During her final year, she received a scholarship recognizing her discipline, commitment, and artistic growth. Around the same period, agents and managers began reaching out, a sign that the professional world was beginning to respond to what she had been building.
“I take training seriously because it changes what you can access,” she says. “It gives you a stronger instrument. It gives you more truth to work with.”
That investment is already showing up in her credits. In November 2024, De Laurentiis won Best Actor at the 3x5 Film Festival, against other actors in both LA and New York, among other awards, for her lead role in Chop Chop. The film also took Best Screenplay and Best of the Festival, giving the project a strong showing across categories. It was later selected for the Dark Matter Film Festival in 2025 and the Jagran Film Festival. She also held the lead role in Italian Goodbye, which has been selected for the Los Angeles film festival, with details still to be confirmed.
De Laurentiis is not looking for parts that only require easy charm or generic visibility. She is drawn to roles that ask for emotional depth, physical commitment, and total concentration.

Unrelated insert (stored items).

**config.mk**
```make
export PLATFORM = sky130hd
export DESIGN_NAME = adc_capture_top
export DESIGN_NICKNAME = d
export VERILOG_FILES = /design/src/source/capture_pkg.sv /design/src/source/readout_pkg.sv /design/src/source/adc_capture_top.sv /design/src/source/byte_reader.sv /design/src/source/capture_fsm.sv /design/src/source/sample_fifo.sv /design/src/source/sample_packer.sv
export SDC_FILE = /design/constraint.sdc
export NUM_CORES = 2
export LEC_CHECK = 0
export ABC_AREA = 0
export BUFFER_PORTS_ARGS = -buffer_cell sky130_fd_sc_hd__buf_2
export CAP_MARGIN = 30
export CORE_MARGIN = 2
export CORE_UTILIZATION = 59
export CTS_BUF_LIST = sky130_fd_sc_hd__clkbuf_4
export DETAILED_ROUTE_END_ITERATION = 8
export PLACE_DENSITY_LB_ADDON = 0.2
export SYNTH_ARGS = -nofsm -noshare
export SYNTH_HDL_FRONTEND = slang
export SYNTH_SLANG_ARGS = --single-unit
export TNS_END_PERCENT = 10
```
**constraint.sdc**
```tcl
create_clock -name adc_sampleclk -period 10.5 [get_ports adc_sampleclk]
set_clock_uncertainty 0.15 [all_clocks]
set_input_delay 1.575 -clock adc_sampleclk [delete_from_list [all_inputs] [get_ports adc_sampleclk]]
set_output_delay 1.575 -clock adc_sampleclk [all_outputs]
set_load 0.02 [all_outputs]
```
**src/source/capture_pkg.sv**
```systemverilog
`default_nettype none

package capture_pkg;

    localparam int SAMPLE_W          = 12;
    localparam int SAMPLE_FIFO_DEPTH = 64;
    localparam int CAPTURE_QUANTUM   = 6;   // two packed words

    typedef logic [SAMPLE_W-1:0] sample_t;

    typedef struct packed {
        logic [15:0] presamples;
        logic [15:0] max_samples;
        logic [7:0]  downsample;    // 0 keeps every sample
    } capture_cfg_t;

    typedef enum logic [2:0] {
        ST_IDLE,
        ST_PRESAMP_FILLING,
        ST_PRESAMP_FULL,
        ST_TRIGGERED,
        ST_DONE
    } capture_state_t;

    typedef struct packed {
        logic full;
        logic empty;
        logic overflow;     // pulses when a push is dropped
        logic underflow;    // pulses when a pop is dropped
    } fifo_status_t;

endpackage

`default_nettype wire

```
**src/source/readout_pkg.sv**
```systemverilog
`default_nettype none

package readout_pkg;

    localparam int SAMPLES_PER_WORD = 3;
    localparam int WORD_FIFO_DEPTH  = 32;

    // host byte slots
    localparam int LO_RES_BYTES = 3;    // upper 8 bits of each sample in one word
    localparam int HI_RES_BYTES = 9;    // full samples spread over two words
    localparam int HI_RES_SPLIT = 4;    // slot built from word 0 tail and word 1 head

    // oldest sample sits in the top 12 bits
    typedef logic [SAMPLES_PER_WORD*capture_pkg::SAMPLE_W-1:0] word_t;

    typedef struct packed {
        logic low_res;
    } read_mode_t;

endpackage

`default_nettype wire

```
**src/source/adc_capture_top.sv**
```systemverilog
`timescale 1ns/100ps
`default_nettype none

module adc_capture_top
    import capture_pkg::*;
    import readout_pkg::*;
(
    input  logic         adc_sampleclk,
    input  logic         reset,
    input  sample_t      adc_datain_i,
    input  logic         adc_write_mask_i,
    input  logic         adc_capture_go_i,
    input  logic         arm_i,
    input  capture_cfg_t cfg_i,
    input  read_mode_t   read_mode_i,
    input  logic         fifo_read_fifoen_i,
    output logic [7:0]   fifo_read_data_o,
    output logic         fifo_read_fifoempty_o,
    output logic         adc_capture_stop_o,
    output logic         error_flag_o
);

    logic         fifo_clear;
    logic         sample_push;
    logic         sample_drain;     // presample window discard
    logic         sample_pop;       // packer read after trigger
    logic         draining;
    logic         word_push;
    logic         word_pop;
    sample_t      sample_dout;
    word_t        packed_word;
    word_t        word_dout;
    fifo_status_t sample_st;
    fifo_status_t word_st;

    assign fifo_read_fifoempty_o = word_st.empty;

    capture_fsm u_capture_fsm (
        .adc_sampleclk      (adc_sampleclk),
        .reset              (reset),
        .arm_i              (arm_i),
        .adc_capture_go_i   (adc_capture_go_i),
        .adc_write_mask_i   (adc_write_mask_i),
        .cfg_i              (cfg_i),
        .fifo_st_i          (sample_st),
        .push_o             (sample_push),
        .drain_o            (sample_drain),
        .fifo_clear_o       (fifo_clear),
        .draining_o         (draining),
        .adc_capture_stop_o (adc_capture_stop_o)
    );

    sample_fifo #(
        .payload_t (sample_t),
        .DEPTH     (SAMPLE_FIFO_DEPTH)
    ) u_sample_fifo (
        .adc_sampleclk (adc_sampleclk),
        .reset         (reset),
        .clear_i       (fifo_clear),
        .push_i        (sample_push),
        .din_i         (adc_datain_i),
        .pop_i         (sample_drain | sample_pop),  // never both, drain ends at the trigger
        .dout_o        (sample_dout),
        .status_o      (sample_st)
    );

    sample_packer u_sample_packer (
        .adc_sampleclk (adc_sampleclk),
        .reset         (reset),
        .draining_i    (draining),
        .sample_i      (sample_dout),
        .sample_st_i   (sample_st),
        .sample_pop_o  (sample_pop),
        .word_st_i     (word_st),
        .word_push_o   (word_push),
        .word_o        (packed_word),
        .fifo_clear_i  (fifo_clear)
    );

    sample_fifo #(
        .payload_t (word_t),
        .DEPTH     (WORD_FIFO_DEPTH)
    ) u_word_fifo (
        .adc_sampleclk (adc_sampleclk),
        .reset         (reset),
        .clear_i       (fifo_clear),
        .push_i        (word_push),
        .din_i         (packed_word),
        .pop_i         (word_pop),
        .dout_o        (word_dout),
        .status_o      (word_st)
    );

    byte_reader u_byte_reader (
        .adc_sampleclk      (adc_sampleclk),
        .reset              (reset),
        .read_mode_i        (read_mode_i),
        .fifo_read_fifoen_i (fifo_read_fifoen_i),
        .word_i             (word_dout),
        .word_st_i          (word_st),
        .word_pop_o         (word_pop),
        .sample_st_i        (sample_st),
        .fifo_clear_i       (fifo_clear),
        .fifo_read_data_o   (fifo_read_data_o),
        .error_flag_o       (error_flag_o)
    );

endmodule

`default_nettype wire

```
**src/source/byte_reader.sv**
```systemverilog
`timescale 1ns/100ps
`default_nettype none

module byte_reader
    import capture_pkg::*;
    import readout_pkg::*;
(
    input  logic         adc_sampleclk,
    input  logic         reset,
    input  read_mode_t   read_mode_i,
    input  logic         fifo_read_fifoen_i,
    input  word_t        word_i,
    input  fifo_status_t word_st_i,
    output logic         word_pop_o,
    input  fifo_status_t sample_st_i,
    input  logic         fifo_clear_i,
    output logic [7:0]   fifo_read_data_o,
    output logic         error_flag_o
);

    logic [3:0] byte_idx;
    logic [3:0] last_idx;
    logic       split_pop;  // end of the first word in hi-res
    logic [3:0] nibble_r;   // word 0 tail for the split byte
    logic       bad_read;
    logic       bad_read_r; // host broke the handshake
    logic [7:0] hi_byte;
    logic [7:0] lo_byte;

    assign last_idx   = read_mode_i.low_res ? 4'(LO_RES_BYTES - 1) : 4'(HI_RES_BYTES - 1);
    assign split_pop  = fifo_read_fifoen_i && !read_mode_i.low_res
                     && (byte_idx == 4'(HI_RES_SPLIT - 1));
    assign word_pop_o = (fifo_read_fifoen_i && (byte_idx == last_idx)) || split_pop;
    assign bad_read   = fifo_read_fifoen_i && word_st_i.empty;

    always_ff @(posedge adc_sampleclk) begin
        if (reset || fifo_clear_i) begin
            byte_idx     <= '0;
            bad_read_r   <= 1'b0;
            error_flag_o <= 1'b0;
        end else begin
            if (fifo_read_fifoen_i) begin
                byte_idx <= (byte_idx == last_idx) ? '0 : byte_idx + 1'b1;
            end
            if (bad_read) begin
                bad_read_r <= 1'b1;
            end
            if (bad_read || word_st_i.overflow || word_st_i.underflow
                    || sample_st_i.overflow || sample_st_i.underflow) begin
                error_flag_o <= 1'b1;
            end
        end
    end

    always_ff @(posedge adc_sampleclk) begin
        if (split_pop) begin
            nibble_r <= word_i[3:0];
        end
    end

    // nine bytes over two words
    always_comb begin
        case (byte_idx)
            4'd0:    hi_byte = word_i[35:28];
            4'd1:    hi_byte = word_i[27:20];
            4'd2:    hi_byte = word_i[19:12];
            4'd3:    hi_byte = word_i[11:4];
            4'd4:    hi_byte = {nibble_r, word_i[35:32]};
            4'd5:    hi_byte = word_i[31:24];
            4'd6:    hi_byte = word_i[23:16];
            4'd7:    hi_byte = word_i[15:8];
            4'd8:    hi_byte = word_i[7:0];
            default: hi_byte = 8'h00;
        endcase
    end

    always_comb begin
        lo_byte = 8'h00;
        for (int k = 0; k < SAMPLES_PER_WORD; k++) begin
            if (byte_idx == 4'(k)) begin
                lo_byte = word_i[(SAMPLES_PER_WORD-1-k)*SAMPLE_W + (SAMPLE_W-8) +: 8];
            end
        end
    end

    assign fifo_read_data_o = bad_read_r ? 8'h00
                            : (read_mode_i.low_res ? lo_byte : hi_byte);

endmodule

`default_nettype wire

```
**src/source/capture_fsm.sv**
```systemverilog
`timescale 1ns/100ps
`default_nettype none

module capture_fsm
    import capture_pkg::*;
(
    input  logic         adc_sampleclk,
    input  logic         reset,
    input  logic         arm_i,
    input  logic         adc_capture_go_i,
    input  logic         adc_write_mask_i,
    input  capture_cfg_t cfg_i,
    input  fifo_status_t fifo_st_i,
    output logic         push_o,
    output logic         drain_o,
    output logic         fifo_clear_o,
    output logic         draining_o,
    output logic         adc_capture_stop_o
);

    capture_state_t state;
    capture_state_t trig_state;
    logic [7:0]     ds_cnt;
    logic           ds_wrap;
    logic           arm_r;
    logic           armed;      // idle waits for a trigger only after an arm
    logic           capturing;
    logic [16:0]    kept_cnt;   // samples held for this capture, presamples included
    logic [16:0]    kept_next;
    logic [16:0]    target;
    logic [2:0]     quantum_rem;

    assign ds_wrap = (ds_cnt == cfg_i.downsample);

    always_ff @(posedge adc_sampleclk) begin
        if (reset || fifo_clear_o || ds_wrap) begin
            ds_cnt <= '0;
        end else begin
            ds_cnt <= ds_cnt + 1'b1;
        end
    end

    always_ff @(posedge adc_sampleclk) begin
        if (reset) begin
            arm_r        <= 1'b0;
            fifo_clear_o <= 1'b0;
        end else begin
            arm_r        <= arm_i;
            fifo_clear_o <= arm_i && !arm_r;
        end
    end

    // max_samples rounded up to the capture quantum
    assign quantum_rem = 3'(cfg_i.max_samples % CAPTURE_QUANTUM);
    assign target = (quantum_rem == 3'd0) ? {1'b0, cfg_i.max_samples}
                  : {1'b0, cfg_i.max_samples} + 17'(CAPTURE_QUANTUM - quantum_rem);

    assign capturing  = (state == ST_PRESAMP_FILLING) || (state == ST_PRESAMP_FULL)
                     || (state == ST_TRIGGERED);
    assign push_o     = ds_wrap && adc_write_mask_i && capturing;
    assign drain_o    = push_o && (state == ST_PRESAMP_FULL); // keeps the window size fixed
    assign kept_next  = (push_o && !drain_o) ? kept_cnt + 1'b1 : kept_cnt;
    assign trig_state = (kept_next >= target) ? ST_DONE : ST_TRIGGERED;
    assign draining_o = (state == ST_TRIGGERED) || (state == ST_DONE);

    always_ff @(posedge adc_sampleclk) begin
        if (reset) begin
            state              <= ST_IDLE;
            kept_cnt           <= '0;
            armed              <= 1'b0;
            adc_capture_stop_o <= 1'b0;
        end else if (fifo_clear_o) begin
            kept_cnt           <= '0;
            armed              <= 1'b1;
            adc_capture_stop_o <= 1'b0;
            state <= (cfg_i.presamples != '0) ? ST_PRESAMP_FILLING : ST_IDLE;
        end else begin
            kept_cnt <= kept_next;
            if (state != ST_IDLE) begin
                armed <= 1'b0;
            end
            case (state)
                ST_IDLE: begin
                    if (armed && (cfg_i.presamples == '0) && adc_capture_go_i) begin
                        state <= trig_state;
                    end
                end
                ST_PRESAMP_FILLING: begin
                    if (adc_capture_go_i) begin
                        state <= trig_state;
                    end else if (kept_next == {1'b0, cfg_i.presamples}) begin
                        state <= ST_PRESAMP_FULL;
                    end
                end
                ST_PRESAMP_FULL: begin
                    if (adc_capture_go_i) begin
                        state <= trig_state;
                    end
                end
                ST_TRIGGERED: begin
                    if (kept_next >= target) begin
                        state <= ST_DONE;
                    end
                end
                ST_DONE: begin
                    if (fifo_st_i.empty) begin
                        adc_capture_stop_o <= 1'b1;  // packer has taken the last sample
                    end
                end
                default: state <= ST_IDLE;
            endcase
        end
    end

    // the window count tracks the FIFO, so a drain always finds data
    drain_nonempty_a: assert property (@(posedge adc_sampleclk) disable iff (reset)
        drain_o |-> !fifo_st_i.empty);

endmodule

`default_nettype wire

```
**src/source/sample_fifo.sv**
```systemverilog
`timescale 1ns/100ps
`default_nettype none

module sample_fifo
    import capture_pkg::*;
#(
    parameter type payload_t = logic,
    parameter int  DEPTH     = 16
) (
    input  logic         adc_sampleclk,
    input  logic         reset,
    input  logic         clear_i,
    input  logic         push_i,
    input  payload_t     din_i,
    input  logic         pop_i,
    output payload_t     dout_o,
    output fifo_status_t status_o
);

    payload_t                   mem [DEPTH];
    logic [$clog2(DEPTH)-1:0]   wr_ptr;     // depth is a power of two, pointers wrap by themselves
    logic [$clog2(DEPTH)-1:0]   rd_ptr;
    logic [$clog2(DEPTH+1)-1:0] count;
    logic                       fifo_full;
    logic                       fifo_empty;
    logic                       do_push;
    logic                       do_pop;
    logic                       ovf_r;
    logic                       unf_r;

    assign fifo_full  = (count == ($clog2(DEPTH+1))'(DEPTH));
    assign fifo_empty = (count == '0);
    assign do_pop     = pop_i && !fifo_empty;
    assign do_push    = push_i && (!fifo_full || do_pop);   // full still takes a paired push

    assign dout_o   = mem[rd_ptr];
    assign status_o = '{full: fifo_full, empty: fifo_empty, overflow: ovf_r, underflow: unf_r};

    always_ff @(posedge adc_sampleclk) begin
        if (reset || clear_i) begin
            wr_ptr <= '0;
            rd_ptr <= '0;
            count  <= '0;
            ovf_r  <= 1'b0;
            unf_r  <= 1'b0;
        end else begin
            if (do_push) begin
                wr_ptr <= wr_ptr + 1'b1;
            end
            if (do_pop) begin
                rd_ptr <= rd_ptr + 1'b1;
            end
            case ({do_push, do_pop})
                2'b10:   count <= count + 1'b1;
                2'b01:   count <= count - 1'b1;
                default: count <= count;
            endcase
            ovf_r <= push_i && !do_push;
            unf_r <= pop_i && !do_pop;
        end
    end

    always_ff @(posedge adc_sampleclk) begin
        if (do_push) begin
            mem[wr_ptr] <= din_i;
        end
    end

    // occupancy stays in range over any sequence of push, pop and clear
    count_bound_a: assert property (@(posedge adc_sampleclk) disable iff (reset)
        count <= ($clog2(DEPTH+1))'(DEPTH));

endmodule

`default_nettype wire

```
**src/source/sample_packer.sv**
```systemverilog
`timescale 1ns/100ps
`default_nettype none

module sample_packer
    import capture_pkg::*;
    import readout_pkg::*;
(
    input  logic         adc_sampleclk,
    input  logic         reset,
    input  logic         draining_i,
    input  sample_t      sample_i,
    input  fifo_status_t sample_st_i,
    output logic         sample_pop_o,
    input  fifo_status_t word_st_i,
    output logic         word_push_o,
    output word_t        word_o,
    input  logic         fifo_clear_i
);

    logic [1:0] slot;       // samples already in the current word
    logic       last_slot;
    word_t      shift_r;

    assign sample_pop_o = draining_i && !sample_st_i.empty && !word_st_i.full;
    assign last_slot    = (slot == 2'(SAMPLES_PER_WORD - 1));
    assign word_o       = shift_r;

    always_ff @(posedge adc_sampleclk) begin
        if (reset || fifo_clear_i) begin
            slot        <= '0;
            word_push_o <= 1'b0;
        end else begin
            word_push_o <= sample_pop_o && last_slot;
            if (sample_pop_o) begin
                slot <= last_slot ? '0 : slot + 1'b1;
            end
        end
    end

    always_ff @(posedge adc_sampleclk) begin
        if (sample_pop_o) begin
            shift_r <= {shift_r[$bits(word_t)-SAMPLE_W-1:0], sample_i};  // oldest drifts to the top
        end
    end

    // reads stall on a full word FIFO, so the delayed push always has room
    push_room_a: assert property (@(posedge adc_sampleclk) disable iff (reset)
        word_push_o |-> !word_st_i.full);

endmodule

`default_nettype wire

```
==> metrics.yaml <==
finalWeightedCongestion: 0.865
synth_top_cell_by_area: "edfxtp_1"
grt_pass1_wl_um: 271000
clock-root-buffer: "clkbuf_4"
ys_seq_area_share_pct: 74.2
syn_nets: 4001
yosys.area.top_type_share_pct: 72.1
yosys-top-cells-area: "edfxtp_1, mux4_2, dfxtp_1, nor2_1, ha_1"
finalMaxSlewViolations: 0
vias: 41300
max_slew_margin_pct: 26.1
start_kind: "input pin"
cts.sinks: 2045
final_util_pct: 66.8
die_h_um: 376
cpMaxStageDelayCell: "or4_4"
cts_resized: 0
netlist-cell-type-count: 92
die_x_um: 376
layout-drive-gt1-share_pct: 36.0
drc: 0
crit_top_cell: "a21o_1"
arrival_ps: 10320
tightest_slew_ps: 1110
slowest_delay_ps: 560
routedWlPerCell_um: 28.0
dr.pass1.iters: 5
synth.cell_area_mm2: 0.0817
coreArea_mm2: 0.137
synth_edf_count: 1960
r2r_setup_slack_ps: 4060
viasPerCell: 6.28
port_buffers: 69
hold_violations: 0
hpwl_um: 103000
rr_worst_depth: 27
whs_ps: 238
fmax_mhz: 107
peakVddDrop_v: 0.000149
io_pins: 70
initial_core_util_pct: 59.4
grt_usage_pct: 26.4
synth.top_cells.by_count: "edfxtp_1, mux4_2, nor2_1, clkbuf_1, dfxtp_1"
synth-async-reset-ratio_pct: 0
path_clk_slew_ps: 70
antenna_found_initial: 3
placementRows: 136
clkLatencyLatePin_ps: 1240
antenna_left: 0
dieArea_mm2: 0.141
required_ps: 11460
p_per_area_mw_per_mm2: 172
maxCapViolCount: 0
area_growth_pct: 12.5
syn_avg_cell_area_um2: 21.0
post-route-period-util_pct: 89.2
post_cts_buffers: 0
grt_pass1_vias: 42400
ys_warn_count: 0
nFillCells: 8848
critPathKind: "in -> reg"
fin_crit_ps: 9360
grt_max_degree: 127
worst_setup_path_end_kind: "register"
synth-seq-cells: 2045
drt_iter0_drc: 4552
grt_overflow: 0
hold_buffers: 0
rsz0062_at_grt: "no"
wirelength_um: 184000
cts_tree: "done"
cts_buffers: 530
hold_path.class: "reg -> reg"
synth.most_common_cell: "edfxtp_1"
p_leak_nw: 29.1
cp_max_fo: 7
syn_inst: 3881
setup_violations: 0
status: "finished clean"
nNetsFinal: 4549
clock_path_buffers: 4
ys.flop_type: "edfxtp_1"
hold_depth: 1
h-tree-depth: 6
## critical path, delay by kind of cell
family          cells  cell delay, ps
compound gates     26            4880
xor+xnor            1             150
fa+ha+maj           4            1160
buf+inv             4             380
mux                 2             490
simple gates        6            1700
## routing by layer
layer | GRT usage [%] | routed length, µm | vias up
met3 | 5.83 | 14300 | 313
li1 | - | - | 17600
met4 | 8.71 | 4220 | 0
met2 | 43.5 | 94500 | 1975
met5 | 0 | 0 | -
met1 | 35.4 | 71100 | 21400
## final timing paths
path / startpoint / endpoint
max: cfg_i[23] / u_capture_fsm.state[2]$_SDFFE_PP0P_
min: u_capture_fsm.arm_r$_SDFF_PP0_ / u_capture_fsm.fifo_clear_o$_SDFF_PP0_
max reg2reg: u_capture_fsm.ds_cnt[7]$_SDFF_PP0_ / u_capture_fsm.state[2]$_SDFFE_PP0P_
min reg2reg: u_capture_fsm.arm_r$_SDFF_PP0_ / u_capture_fsm.fifo_clear_o$_SDFF_PP0_
## stage by stage
| stage | setup slack (ps) | power [W] | area [µm²] | TNS (ps) | cells |
|---|---|---|---|---|---|
| after floorplan | 352 | 0.00925 | 81700 | 0 | 3881 |
| after global placement | -14.6 | 0.00936 | 84600 | -15.1 | 5644 |
| after detailed placement | -31.2 | 0.00937 | 85100 | -34.0 | 5678 |
| after CTS | 1290 | 0.0160 | 91500 | 0 | 6547 |
| after global routing | 623 | 0.0164 | 91900 | 0 | 6570 |
| final | 1140 | 0.0158 | 91900 | 0 | 6571 |
## power breakdown
| part | leakage, nW | switching (W) | internal, W |
|---|---|---|---|
| sequential | 18.3 | 0.00000560 | 0.00885 |
| combinational | 6.96 | 0.000215 | 0.000135 |
| clock | 3.85 | 0.00304 | 0.00359 |
| total | 29.1 | 0.00326 | 0.0126 |
## cells by family after synthesis
kind of cell    share of synthesized area [%]
compound gates                           1.91
xor+xnor                                0.976
fa+ha+maj                               0.953
buf+inv                                  1.24
flops                                    74.2
mux                                      17.7
simple gates                             3.10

“I love work that asks something of me,” she says. “I am interested in characters who have weight, pressure, contradiction, and stakes. That is where acting gets alive for me.”
That physical commitment is one of the clearest threads in how she describes herself. She is athletic, physically engaged, and comfortable in demanding environments, including roles that require intensity and action.
She can also shift across mediums. In addition to on-camera work, she has done voice-over work in French-language commercials and on-camera modeling, which speaks to a level of flexibility that many actors are still trying to develop.
For De Laurentiis, that versatility is not a branding exercise. It is part of being useful, adaptable, and fully prepared.
“I want to be the kind of actor who can step into different worlds and still stay truthful,” she says. “The medium can change. The circumstances can change. The standard cannot.”
Building a life in another country meant living at a distance from family and familiarity. That kind of separation can sharpen independence, but it can also be isolating. De Laurentiis does not deny that cost. She simply places it inside a larger sense of purpose.
“When the process gets hard, I come back to why I am doing it,” she says. “That has helped me stay steady. It keeps everything in perspective.”
That sense of direction shapes her choices in a way that feels unusually firm. One of the clearest lessons she has learned is the value of self-respect. She does not want to audition for material that feels false, careless, or misaligned with her instincts. She says she can tell immediately when a script feels generated rather than genuinely written, and in those cases, she chooses not to move forward.
“I think actors have to protect their instincts,” she says. “Not every opportunity is the right one. Sometimes saying no is part of building the right career.”
Her next chapter is already taking shape. De Laurentiis has been cast in the feature film The Favorite: Dad’s Fights for Faith, set to shoot in Florida in April 2026. She will appear with Antonio Sabato Jr. in a major supporting role as Annie, a nurse, in a film inspired by the true story of the Bernard family and centered on faith, forgiveness, and healing after tragedy.
Looking ahead, she wants more on-camera work that demands courage, emotional depth, and full-bodied commitment. She is drawn to high-stakes material and complex roles that require precision under pressure. That through-line feels consistent with everything she has already built. Clelia De Laurentiis is not trying to drift into a career. She is constructing one with intention, and the results are beginning to speak loudly on their own.